The researcher of the future is going to have to try to understand our form of communication without perhaps replicating it. I understand enough about 19th Century correspondence to know that sometimes letters were folded and the backs used as envelopes. The 22nd Century researcher will have to know about things like emoticons and avatars and icons and abbreviations like WTF and ROTFLMAO in order to read our correspondence. Misunderstanding of a :) after a nasty-sounding statement could completely alter someone's historical interpretation of a discourse between two people. It is already difficult to tell online whether or not someone is in earnest or passive-aggresive in an online environment. Humor does not always translate and use of slang might be the same for a high school student as it is for a Rhodes Scholar. Researchers will have to understand
this and no amount of replicating an online environment will help them.

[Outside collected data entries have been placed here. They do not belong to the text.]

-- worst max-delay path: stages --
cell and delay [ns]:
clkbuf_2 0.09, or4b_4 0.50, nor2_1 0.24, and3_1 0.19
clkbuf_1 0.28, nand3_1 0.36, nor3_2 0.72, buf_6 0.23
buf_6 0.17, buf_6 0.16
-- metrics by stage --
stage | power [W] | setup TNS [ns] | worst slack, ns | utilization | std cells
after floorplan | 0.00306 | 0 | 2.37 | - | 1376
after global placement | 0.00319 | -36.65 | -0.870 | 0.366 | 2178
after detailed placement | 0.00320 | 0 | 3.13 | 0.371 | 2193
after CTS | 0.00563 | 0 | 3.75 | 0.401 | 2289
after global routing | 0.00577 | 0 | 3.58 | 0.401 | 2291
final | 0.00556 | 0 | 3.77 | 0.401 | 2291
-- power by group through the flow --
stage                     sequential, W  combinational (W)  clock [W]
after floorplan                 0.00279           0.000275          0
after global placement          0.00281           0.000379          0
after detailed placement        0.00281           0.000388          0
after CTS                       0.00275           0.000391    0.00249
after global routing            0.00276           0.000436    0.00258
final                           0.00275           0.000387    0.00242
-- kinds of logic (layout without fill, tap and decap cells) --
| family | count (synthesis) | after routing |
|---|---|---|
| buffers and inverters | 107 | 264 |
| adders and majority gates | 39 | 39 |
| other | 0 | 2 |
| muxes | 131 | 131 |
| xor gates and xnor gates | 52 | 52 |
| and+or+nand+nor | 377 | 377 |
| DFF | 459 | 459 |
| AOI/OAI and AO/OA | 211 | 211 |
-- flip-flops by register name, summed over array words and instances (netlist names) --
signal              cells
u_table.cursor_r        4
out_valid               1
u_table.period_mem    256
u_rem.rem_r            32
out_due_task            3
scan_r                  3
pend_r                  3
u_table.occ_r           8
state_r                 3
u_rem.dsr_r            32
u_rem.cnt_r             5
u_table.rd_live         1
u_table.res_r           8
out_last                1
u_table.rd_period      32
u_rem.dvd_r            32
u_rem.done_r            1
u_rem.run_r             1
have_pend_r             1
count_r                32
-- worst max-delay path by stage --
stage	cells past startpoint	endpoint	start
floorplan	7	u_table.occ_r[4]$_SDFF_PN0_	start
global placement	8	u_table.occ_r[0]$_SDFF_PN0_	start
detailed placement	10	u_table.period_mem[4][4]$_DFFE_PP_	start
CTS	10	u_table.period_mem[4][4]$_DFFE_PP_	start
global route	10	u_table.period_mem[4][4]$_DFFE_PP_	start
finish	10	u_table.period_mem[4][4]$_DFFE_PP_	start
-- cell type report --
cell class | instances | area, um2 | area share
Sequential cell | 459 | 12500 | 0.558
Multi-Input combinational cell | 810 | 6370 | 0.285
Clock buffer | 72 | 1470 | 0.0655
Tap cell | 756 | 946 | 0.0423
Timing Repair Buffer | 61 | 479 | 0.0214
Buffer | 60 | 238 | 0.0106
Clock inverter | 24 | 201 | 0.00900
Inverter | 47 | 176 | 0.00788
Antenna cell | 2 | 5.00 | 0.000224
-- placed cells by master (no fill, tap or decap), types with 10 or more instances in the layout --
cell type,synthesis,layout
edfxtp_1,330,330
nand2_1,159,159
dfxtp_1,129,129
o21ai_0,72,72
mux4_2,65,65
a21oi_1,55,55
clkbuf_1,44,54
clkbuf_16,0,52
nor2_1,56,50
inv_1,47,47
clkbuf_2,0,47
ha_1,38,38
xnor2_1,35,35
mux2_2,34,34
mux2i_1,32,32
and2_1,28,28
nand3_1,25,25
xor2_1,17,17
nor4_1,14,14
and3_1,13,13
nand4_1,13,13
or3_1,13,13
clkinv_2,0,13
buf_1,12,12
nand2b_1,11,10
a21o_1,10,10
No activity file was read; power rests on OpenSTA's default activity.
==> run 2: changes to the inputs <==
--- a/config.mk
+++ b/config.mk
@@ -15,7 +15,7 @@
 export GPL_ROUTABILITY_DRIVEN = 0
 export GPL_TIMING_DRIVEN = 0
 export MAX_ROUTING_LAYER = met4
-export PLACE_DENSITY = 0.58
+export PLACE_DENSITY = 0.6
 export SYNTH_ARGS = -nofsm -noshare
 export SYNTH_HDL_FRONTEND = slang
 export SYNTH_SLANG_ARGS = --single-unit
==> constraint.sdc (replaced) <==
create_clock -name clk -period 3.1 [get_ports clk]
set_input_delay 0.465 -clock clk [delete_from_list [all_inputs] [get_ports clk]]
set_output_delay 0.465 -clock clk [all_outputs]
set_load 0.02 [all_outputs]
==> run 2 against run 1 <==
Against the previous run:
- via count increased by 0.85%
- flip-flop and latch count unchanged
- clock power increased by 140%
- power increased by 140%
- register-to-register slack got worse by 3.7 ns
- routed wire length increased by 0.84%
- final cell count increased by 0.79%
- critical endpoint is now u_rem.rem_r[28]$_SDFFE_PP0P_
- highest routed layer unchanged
[config.mk]
export PLATFORM = sky130hd
export DESIGN_NAME = murmur64a_hash
export DESIGN_NICKNAME = d
export VERILOG_FILES = /design/src/rtl/murmur_pkg.sv /design/src/rtl/murmur_dp.sv /design/src/rtl/murmur_ctrl.sv /design/src/rtl/murmur64a_hash.sv
export SDC_FILE = /design/constraint.sdc
export NUM_CORES = 2
export LEC_CHECK = 0
export ABC_AREA = 1
export BUFFER_PORTS_ARGS = -buffer_cell sky130_fd_sc_hd__clkbuf_2
export CORE_AREA = 2 2 295 297
export CTS_CLUSTER_DIAMETER = 80
export CTS_CLUSTER_SIZE = 30
export DETAILED_ROUTE_END_ITERATION = 6
export DIE_AREA = 0 0 297 299
export GPL_ROUTABILITY_DRIVEN = 0
export PLACE_DENSITY = 0.76
export SKIP_CTS_REPAIR_TIMING = 1
export SYNTH_ARGS = -nofsm -noshare
export SYNTH_HDL_FRONTEND = slang
export SYNTH_HIERARCHICAL = 1
export SYNTH_SLANG_ARGS = --single-unit
[constraint.sdc]
create_clock -name clk_i -period 8.54 [get_ports clk_i]
set_input_delay 1.281 -clock clk_i [delete_from_list [all_inputs] [get_ports clk_i]]
set_output_delay 1.281 -clock clk_i [all_outputs]
set_load 0.005 [all_outputs]
==> src/design/mecanum_mixer_ramp_drive_assert.svh <==
// ----------------------------------------------------------------------------
// Mecanum mixer assertion macros
// Shared property wrappers for the mixer's concurrent assertions.
// ----------------------------------------------------------------------------
`ifndef MECANUM_MIXER_RAMP_DRIVE_ASSERT_SVH
`define MECANUM_MIXER_RAMP_DRIVE_ASSERT_SVH

// The consequent must hold in the same cycle as the antecedent.
`define MMRD_ASSERT_NOW(label, clk, rst, ante, cons, msg) \
   label: assert property (@(posedge clk) disable iff (rst) (ante) |-> (cons)) \
      else $error(msg);

// The consequent must hold in the cycle after the antecedent.
`define MMRD_ASSERT_NEXT(label, clk, rst, ante, cons, msg) \
   label: assert property (@(posedge clk) disable iff (rst) (ante) |=> (cons)) \
      else $error(msg);

`endif

==> src/design/mmrd_pkg.sv <==
// ----------------------------------------------------------------------------
// Mecanum mixer package
// Types, widths and reset values shared by the mecanum mixer files.
// ----------------------------------------------------------------------------
`timescale 1ns / 1ps

package mmrd_pkg;

   localparam int NUM_WHEELS = 4;
   localparam int DUTY_BITS  = 10;
   localparam int MASK_BITS  = 4;
   localparam int CMD_BITS   = 11;
   localparam int CALC_BITS  = 12;
   localparam int WBIT_BITS  = 4;
   localparam int WHEEL_IDX_BITS = 2;

   localparam logic [DUTY_BITS-1:0] DEADBAND_RESET = 10'd18;
   localparam logic [DUTY_BITS-1:0] RAMP_RESET     = 10'd80;
   localparam logic [DUTY_BITS-1:0] DUTY_MAX_RESET = 10'd999;
   localparam logic [MASK_BITS-1:0] INVERT_RESET   = 4'd9;

   // Most negative stored command; slewing never reaches it.
   localparam logic [CMD_BITS-1:0] CMD_MIN = {1'b1, {(CMD_BITS-1){1'b0}}};

   typedef enum logic [1:0] {
      CSR_DEADBAND = 2'd0,
      CSR_RAMP     = 2'd1,
      CSR_DUTY_MAX = 2'd2,
      CSR_INVERT   = 2'd3
   } csr_index_type;

   typedef enum logic [2:0] {
      ST_IDLE,
      ST_PEAK,
      ST_LOAD,
      ST_DIV,
      ST_FINISH
   } state_type;

endpackage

History is history. There are all sorts of online emulators available for early video games. A student from the future can play Pacman
and conclude that we all must have been extremely bored and stupid in the early 1980s. What they won't get from that emulator is the thrill that I felt when spending a hot summer's day in my uncle's air-conditioned, cigarette smoke-filled house, concentrating for hours on trying to finish a level of Pacman on his brand new, state-of-the-art ColecoVision machine, hoping to have one-up on my friends the next time I visited an arcade, only to discover that the arcade versions are much harder because it would do the companies no good to have 11-year-olds playing for hours on one quarter. The person using the simulator online in 2187 won't understand the fear in a child's heart when she realizes that there is no change from the $20 her mother gave her to use to pay for a movie and popcorn because she ended up wasting $15 of the money trying to get a gorilla to swing from a rope.
An astute reader of this blog might notice that I listed three participants in this SAA session - Beth Kaplan, Jessamyn West, and Bill Landis. Yet the link I provided to the description at the SAA page lists Catherine O'Sullivan, and not Beth Kaplan, as a speaker. Without me explaining that Catherine couldn't make it and that Beth presented in her place, would the researcher of the future have any clue? How would they know who was right, me or the SAA website? They wouldn't know. They would have to look at other sources, other blogs, etc. to find out. Just like they have to do now when they come across discrepencies and misinformation. It's called research...
And I need to learn how to edit my posts, because I've been told by numerous web designers that people won't read below a page.